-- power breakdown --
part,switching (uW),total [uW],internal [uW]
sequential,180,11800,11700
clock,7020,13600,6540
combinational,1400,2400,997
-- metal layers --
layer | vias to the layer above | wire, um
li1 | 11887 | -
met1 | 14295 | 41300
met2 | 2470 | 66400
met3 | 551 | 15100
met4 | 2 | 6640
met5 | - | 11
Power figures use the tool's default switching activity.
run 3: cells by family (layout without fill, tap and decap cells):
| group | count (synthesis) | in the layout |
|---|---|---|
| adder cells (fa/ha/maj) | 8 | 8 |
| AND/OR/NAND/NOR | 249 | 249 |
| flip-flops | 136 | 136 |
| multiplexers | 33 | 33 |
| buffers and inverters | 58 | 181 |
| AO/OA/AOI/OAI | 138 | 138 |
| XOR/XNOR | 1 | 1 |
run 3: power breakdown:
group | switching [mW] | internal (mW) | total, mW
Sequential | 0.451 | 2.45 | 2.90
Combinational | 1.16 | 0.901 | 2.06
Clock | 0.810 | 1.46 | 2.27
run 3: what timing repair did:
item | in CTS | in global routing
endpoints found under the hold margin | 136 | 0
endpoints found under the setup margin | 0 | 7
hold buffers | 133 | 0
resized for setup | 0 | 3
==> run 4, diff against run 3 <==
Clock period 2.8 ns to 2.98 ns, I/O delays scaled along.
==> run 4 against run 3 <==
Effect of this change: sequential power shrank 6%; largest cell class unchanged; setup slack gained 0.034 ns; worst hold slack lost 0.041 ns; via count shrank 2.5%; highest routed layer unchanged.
## src/rtl/uart_spi_bridge_pkg.sv

```systemverilog
// +----------------------------------------------------------------------------+
// | uart_spi_bridge_pkg                                                        |
// | Command codes, state encoding and dummy byte for the UART-to-SPI bridge.   |
// | Optional build macro: BRIDGE_CHECKSUM_EN (adds the ST_CSUM state).         |
// | Revision: 1.0                                                              |
// +----------------------------------------------------------------------------+
`default_nettype none

package uart_spi_bridge_pkg;

    localparam logic [7:0] CMD_BOOT   = 8'h00;
    localparam logic [7:0] CMD_XFER   = 8'h01;
    localparam logic [7:0] CMD_ID     = 8'h02;
    localparam logic [7:0] DUMMY_BYTE = 8'hFF;

    typedef enum logic [3:0] {
        ST_CMD      = 4'd0,
        ST_BOOT_IDX = 4'd1,
        ST_BOOT     = 4'd2,
        ST_CS_IDX   = 4'd3,
        ST_TXLEN    = 4'd4,
        ST_RXLEN    = 4'd5,
        ST_TX       = 4'd6,
        ST_RX       = 4'd7,
        ST_ID       = 4'd8
`ifdef BRIDGE_CHECKSUM_EN
        ,
        ST_CSUM     = 4'd9
`endif
    } state_e;

endpackage

`default_nettype wire

```

## src/rtl/uart_bridge_timeout.sv

```systemverilog
// +----------------------------------------------------------------------------+
// | uart_bridge_timeout                                                        |
// | Counts consecutive enabled cycles without a restart; pulses expired on the |
// | TIMEOUT_CYCLES-th such cycle.                                              |
// | Revision: 1.0                                                              |
// +----------------------------------------------------------------------------+
`default_nettype none

module uart_bridge_timeout #(
    parameter int unsigned TIMEOUT_CYCLES = 1200000
) (
    input  logic clk,
    input  logic rst,
    input  logic restart,
    input  logic enable,
    output logic expired
);

    localparam int unsigned CNT_W = $clog2(TIMEOUT_CYCLES + 1);
    localparam logic [CNT_W-1:0] LAST = CNT_W'(TIMEOUT_CYCLES - 1);

    logic [CNT_W-1:0] count_q;
    logic [CNT_W-1:0] count_d;

    assign expired = enable && !restart && (count_q == LAST);

    always_comb begin
        count_d = count_q + 1'b1;
        if (!enable || restart || expired) begin
            count_d = '0;
        end
    end

    always_ff @(posedge clk) begin
        if (rst) begin
            count_q <= '0;
        end else begin
            count_q <= count_d;
        end
    end

endmodule

`default_nettype wire

```

## src/rtl/uart_spi_bridge.sv

```systemverilog
// +----------------------------------------------------------------------------+
// | uart_spi_bridge                                                            |
// | Host byte-stream protocol front end driving an SPI byte engine, boot       |
// | request and slave selects. Optional build macro: BRIDGE_CHECKSUM_EN.       |
// | Revision: 1.0                                                              |
// +----------------------------------------------------------------------------+
`default_nettype none

module uart_spi_bridge
    import uart_spi_bridge_pkg::*;
#(
    parameter int unsigned NUM_CS         = 2,
    parameter int unsigned LEN_BYTES      = 2,
    parameter int unsigned IMG_W          = 2,
    parameter int unsigned TIMEOUT_CYCLES = 1200000,
    parameter logic [7:0]  VERSION        = 8'h02
) (
    input  logic              clk,
    input  logic              rst,
    input  logic              uart_rx_valid,
    output logic              uart_rx_ready,
    input  logic [7:0]        uart_rx_data,
    input  logic              uart_rx_break,
    output logic              uart_tx_valid,
    input  logic              uart_tx_ready,
    output logic [7:0]        uart_tx_data,
    output logic              spi_tx_valid,
    input  logic              spi_tx_ready,
    output logic [7:0]        spi_tx_data,
    input  logic              spi_rx_valid,
    output logic              spi_rx_ready,
    input  logic [7:0]        spi_rx_data,
    output logic [NUM_CS-1:0] spi_ss,
    output logic              led,
    output logic              boot,
    output logic [IMG_W-1:0]  boot_image
);

    localparam int unsigned       LEN_W    = 8 * LEN_BYTES;
    localparam logic [LEN_W-1:0]  LEN_ONE  = LEN_W'(1);
    localparam logic [1:0]        LAST_IDX = 2'(LEN_BYTES - 1);
    localparam logic [7:0]        NUM_CS_B = 8'(NUM_CS);
    localparam logic [NUM_CS-1:0] SS_ONE   = NUM_CS'(1);

    state_e              state_q, state_d;
    logic [7:0]          cs_q, cs_d;
    logic [LEN_W-1:0]    tx_len_q, tx_len_d;
    logic [LEN_W-1:0]    rx_len_q, rx_len_d;
    logic [LEN_W-1:0]    cnt_q, cnt_d;
    logic [1:0]          idx_q, idx_d;
    logic [NUM_CS-1:0]   ss_q, ss_d;
    logic                boot_q, boot_d;
    logic [IMG_W-1:0]    img_q, img_d;

    logic tmo_enable;
    logic tmo_expired;

    // Header states always accept, so a valid byte is itself the handshake.
    assign tmo_enable = (state_q == ST_BOOT_IDX) || (state_q == ST_CS_IDX) ||
                        (state_q == ST_TXLEN)    || (state_q == ST_RXLEN);

    uart_bridge_timeout #(
        .TIMEOUT_CYCLES (TIMEOUT_CYCLES)
    ) u_timeout (
        .clk     (clk),
        .rst     (rst),
        .restart (uart_rx_valid),
        .enable  (tmo_enable),
        .expired (tmo_expired)
    );

`ifdef BRIDGE_CHECKSUM_EN
    logic [7:0] csum_q, csum_d;

    always_comb begin
        csum_d = csum_q;
        if (state_q != ST_RX && state_d == ST_RX) begin
            csum_d = '0;
        end else if (state_q == ST_RX && spi_rx_valid && uart_tx_ready) begin
            csum_d = csum_q ^ spi_rx_data;
        end
        if (uart_rx_break) begin
            csum_d = '0;
        end
    end

    always_ff @(posedge clk) begin
        if (rst) begin
            csum_q <= '0;
        end else begin
            csum_q <= csum_d;
        end
    end
`endif

    always_comb begin
        state_d       = state_q;
        cs_d          = cs_q;
        tx_len_d      = tx_len_q;
        rx_len_d      = rx_len_q;
        cnt_d         = cnt_q;
        idx_d         = idx_q;
        img_d         = img_q;
        uart_rx_ready = 1'b0;
        uart_tx_valid = 1'b0;
        uart_tx_data  = 8'h00;
        spi_tx_valid  = 1'b0;
        spi_tx_data   = 8'h00;
        spi_rx_ready  = 1'b0;

        case (state_q)
            ST_CMD: begin
                uart_rx_ready = 1'b1;
                if (uart_rx_valid) begin
                    case (uart_rx_data)
                        CMD_BOOT: state_d = ST_BOOT_IDX;
                        CMD_XFER: state_d = ST_CS_IDX;
                        CMD_ID:   state_d = ST_ID;
                        default:  state_d = ST_CMD;
                    endcase
                end
            end
            ST_BOOT_IDX: begin
                uart_rx_ready = 1'b1;
                if (uart_rx_valid) begin
                    img_d   = uart_rx_data[IMG_W-1:0];
                    state_d = ST_BOOT;
                end
            end
            ST_BOOT: begin
                uart_rx_ready = 1'b1;
            end
            ST_CS_IDX: begin
                uart_rx_ready = 1'b1;
                if (uart_rx_valid) begin
                    cs_d    = uart_rx_data;
                    idx_d   = '0;
                    state_d = ST_TXLEN;
                end
            end
            ST_TXLEN: begin
                uart_rx_ready = 1'b1;
                if (uart_rx_valid) begin
                    tx_len_d[{idx_q, 3'b000} +: 8] = uart_rx_data;
                    idx_d = idx_q + 2'd1;
                    if (idx_q == LAST_IDX) begin
                        idx_d   = '0;
                        state_d = ST_RXLEN;
                    end
                end
            end
            ST_RXLEN: begin
                uart_rx_ready = 1'b1;
                if (uart_rx_valid) begin
                    rx_len_d[{idx_q, 3'b000} +: 8] = uart_rx_data;
                    idx_d = idx_q + 2'd1;
                    if (idx_q == LAST_IDX) begin
                        idx_d = '0;
                        if (tx_len_q != '0) begin
                            state_d = ST_TX;
                            cnt_d   = tx_len_q;
                        end else if (rx_len_d != '0) begin
                            state_d = ST_RX;
                            cnt_d   = rx_len_d;
                        end else begin
                            state_d = ST_CMD;
                        end
                    end
                end
            end
            ST_TX: begin
                spi_tx_valid  = uart_rx_valid;
                uart_rx_ready = spi_tx_ready;
                spi_tx_data   = uart_rx_data;
                spi_rx_ready  = 1'b1;
                if (spi_rx_valid) begin
                    cnt_d = cnt_q - LEN_ONE;
                    if (cnt_q == LEN_ONE) begin
                        if (rx_len_q != '0) begin
                            state_d = ST_RX;
                            cnt_d   = rx_len_q;
                        end else begin
                            state_d = ST_CMD;
                        end
                    end
                end
            end
            ST_RX: begin
                spi_tx_valid  = 1'b1;
                spi_tx_data   = DUMMY_BYTE;
                uart_tx_valid = spi_rx_valid;
                spi_rx_ready  = uart_tx_ready;
                uart_tx_data  = spi_rx_data;
                if (spi_rx_valid && uart_tx_ready) begin
                    cnt_d = cnt_q - LEN_ONE;
                    if (cnt_q == LEN_ONE) begin
`ifdef BRIDGE_CHECKSUM_EN
                        state_d = ST_CSUM;
`else
                        state_d = ST_CMD;
`endif
                    end
                end
            end
            ST_ID: begin
                uart_tx_valid = 1'b1;
                uart_tx_data  = VERSION;
                if (uart_tx_ready) begin
                    state_d = ST_CMD;
                end
            end
`ifdef BRIDGE_CHECKSUM_EN
            ST_CSUM: begin
                uart_tx_valid = 1'b1;
                uart_tx_data  = csum_q;
                if (uart_tx_ready) begin
                    state_d = ST_CMD;
                end
            end
`endif
            default: state_d = ST_CMD;
        endcase

        if (tmo_expired) begin
            state_d = ST_CMD;
            idx_d   = '0;
        end

        // Break wins over everything: swallow the byte and squash all traffic.
        if (uart_rx_break) begin
            state_d       = ST_CMD;
            cs_d          = '0;
            tx_len_d      = '0;
            rx_len_d      = '0;
            cnt_d         = '0;
            idx_d         = '0;
            uart_rx_ready = 1'b1;
            uart_tx_valid = 1'b0;
            spi_tx_valid  = 1'b0;
            spi_rx_ready  = 1'b0;
        end
    end

    always_comb begin
        ss_d = '1;
        if ((state_d == ST_TX || state_d == ST_RX) && (cs_q < NUM_CS_B)) begin
            ss_d = ~(SS_ONE << cs_q);
        end
        boot_d = (state_d == ST_BOOT);
    end

    always_ff @(posedge clk) begin
        if (rst) begin
            state_q  <= ST_CMD;
            cs_q     <= '0;
            tx_len_q <= '0;
            rx_len_q <= '0;
            cnt_q    <= '0;
            idx_q    <= '0;
            ss_q     <= '1;
            boot_q   <= 1'b0;
            img_q    <= '0;
        end else begin
            state_q  <= state_d;
            cs_q     <= cs_d;
            tx_len_q <= tx_len_d;
            rx_len_q <= rx_len_d;
            cnt_q    <= cnt_d;
            idx_q    <= idx_d;
            ss_q     <= ss_d;
            boot_q   <= boot_d;
            img_q    <= img_d;
        end
    end

    assign spi_ss     = ss_q;
    assign boot       = boot_q;
    assign boot_image = img_q;
    assign led        = (state_q != ST_CMD);

endmodule

`default_nettype wire

```
**src/rtl/bsg_chip_unswizzle_link_rx.sv**
```systemverilog
// Receive endpoint for one comm-link channel whose pins were permuted by the
// transmit-side swizzle adapter. The pins are registered, the logical
// valid/data order is restored, and the words are buffered in a small FIFO
// that guts drains with valid/ready. Credits go back to the sender as edges
// on a toggling token line.
//
// Handshake: a word moves from this block to guts on every rising clk_i edge
// where v_o & ready_i is high. v_o never depends on ready_i, and data_o holds
// its value while v_o & !ready_i.
module bsg_chip_unswizzle_link_rx #(
  parameter int swizzle_mode_p         = 0,
  parameter int fifo_els_p             = 8,
  parameter int lg_credit_decimation_p = 2
) (
  input  logic                                clk_i,
  input  logic                                reset_i,
  input  logic                                port_v_i,
  input  logic [8:0]                          port_data_i,
  output logic                                port_tkn_o,
  output logic                                v_o,
  output logic [8:0]                          data_o,
  input  logic                                ready_i,
  output logic                                overflow_o,
  output logic [$clog2(fifo_els_p+1)-1:0]     occupancy_o
);

  localparam int ptr_w_lp = $clog2(fifo_els_p);
  localparam int cnt_w_lp = (lg_credit_decimation_p > 0) ? lg_credit_decimation_p : 1;

  // Reject parameter sets that cannot be built correctly.
  if (swizzle_mode_p < 0 || swizzle_mode_p > 2) begin : g_bad_mode
    $error("bsg_chip_unswizzle_link_rx: swizzle_mode_p must be 0, 1 or 2");
  end
  // A single-entry buffer would have no pointer bits, so depth 1 is refused too.
  if (fifo_els_p < 2 || (fifo_els_p & (fifo_els_p - 1)) != 0) begin : g_bad_depth
    $error("bsg_chip_unswizzle_link_rx: fifo_els_p must be a power of 2 and at least 2");
  end
  if (fifo_els_p < (1 << lg_credit_decimation_p)) begin : g_bad_decim
    $error("bsg_chip_unswizzle_link_rx: fifo_els_p must cover one credit batch");
  end

  logic [9:0]          in_r;
  logic                pin_v;
  logic [8:0]          pin_d;
  logic                un_v;
  logic [8:0]          un_d;
  logic [ptr_w_lp:0]   wptr_r;
  logic [ptr_w_lp:0]   rptr_r;
  logic [8:0]          mem_r [fifo_els_p];
  logic                empty;
  logic                full;
  logic                enq;
  logic                deq;
  logic                overflow_r;
  logic [cnt_w_lp-1:0] credit_cnt_r;
  logic                credit_wrap;
  logic                tkn_r;

  // Stage 1: capture the raw pin bundle every cycle.
  always_ff @(posedge clk_i or posedge reset_i) begin
    if (reset_i) in_r <= '0;
    else         in_r <= {port_v_i, port_data_i};
  end

  assign pin_v = in_r[9];
  assign pin_d = in_r[8:0];

  // Stage 2: undo the transmit-side pin permutation.
  always_comb begin
    un_v = 1'b0;
    un_d = '0;
    if (swizzle_mode_p == 1) begin
      un_v = pin_d[5];
      un_d = {pin_d[3], pin_d[2], pin_d[0], pin_d[1], pin_v,
              pin_d[4], pin_d[6], pin_d[7], pin_d[8]};
    end else if (swizzle_mode_p == 2) begin
      un_v = pin_d[2];
      un_d = {pin_d[0], pin_d[1], pin_d[3], pin_d[4], pin_v,
              pin_d[5], pin_d[6], pin_d[7], pin_d[8]};
    end else begin
      un_v = pin_v;
      un_d = pin_d;
    end
  end

  // The wrap bit (pointer MSB) separates full from empty when indices match.
  assign empty = (wptr_r == rptr_r);
  assign full  = (wptr_r[ptr_w_lp-1:0] == rptr_r[ptr_w_lp-1:0]) &&
                 (wptr_r[ptr_w_lp] != rptr_r[ptr_w_lp]);
  assign deq   = !empty && ready_i;
  // A same-cycle dequeue frees the slot a full FIFO needs for this enqueue.
  assign enq   = un_v && (!full || deq);

  // Pointer and sticky overflow update.
  always_ff @(posedge clk_i or posedge reset_i) begin
    if (reset_i) begin
      wptr_r     <= '0;
      rptr_r     <= '0;
      overflow_r <= 1'b0;
    end else begin
      if (enq) wptr_r <= wptr_r + (ptr_w_lp+1)'(1);
      if (deq) rptr_r <= rptr_r + (ptr_w_lp+1)'(1);
      if (un_v && full && !deq) overflow_r <= 1'b1;
    end
  end

  // Storage array; contents are don't-care until written, so it has no reset.
  always_ff @(posedge clk_i) begin
    if (enq) mem_r[wptr_r[ptr_w_lp-1:0]] <= un_d;
  end

  assign credit_wrap = (lg_credit_decimation_p == 0) ? 1'b1 : (&credit_cnt_r);

  // Count dequeues; each full batch flips the token line.
  always_ff @(posedge clk_i or posedge reset_i) begin
    if (reset_i) begin
      credit_cnt_r <= '0;
      tkn_r        <= 1'b0;
    end else if (deq) begin
      credit_cnt_r <= credit_cnt_r + cnt_w_lp'(1);
      if (credit_wrap) tkn_r <= ~tkn_r;
    end
  end

  assign v_o         = !empty;
  // Forced to zero when empty so data_o is defined straight out of reset.
  assign data_o      = empty ? 9'h000 : mem_r[rptr_r[ptr_w_lp-1:0]];
  assign occupancy_o = wptr_r - rptr_r;
  assign overflow_o  = overflow_r;
  assign port_tkn_o  = tkn_r;

endmodule

```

....

#### Task to complete:
Copy all lines from the material above that hold the word "internal".

#### Exercise response:
part,switching (uW),total [uW],internal [uW]
group | switching [mW] | internal (mW) | total, mW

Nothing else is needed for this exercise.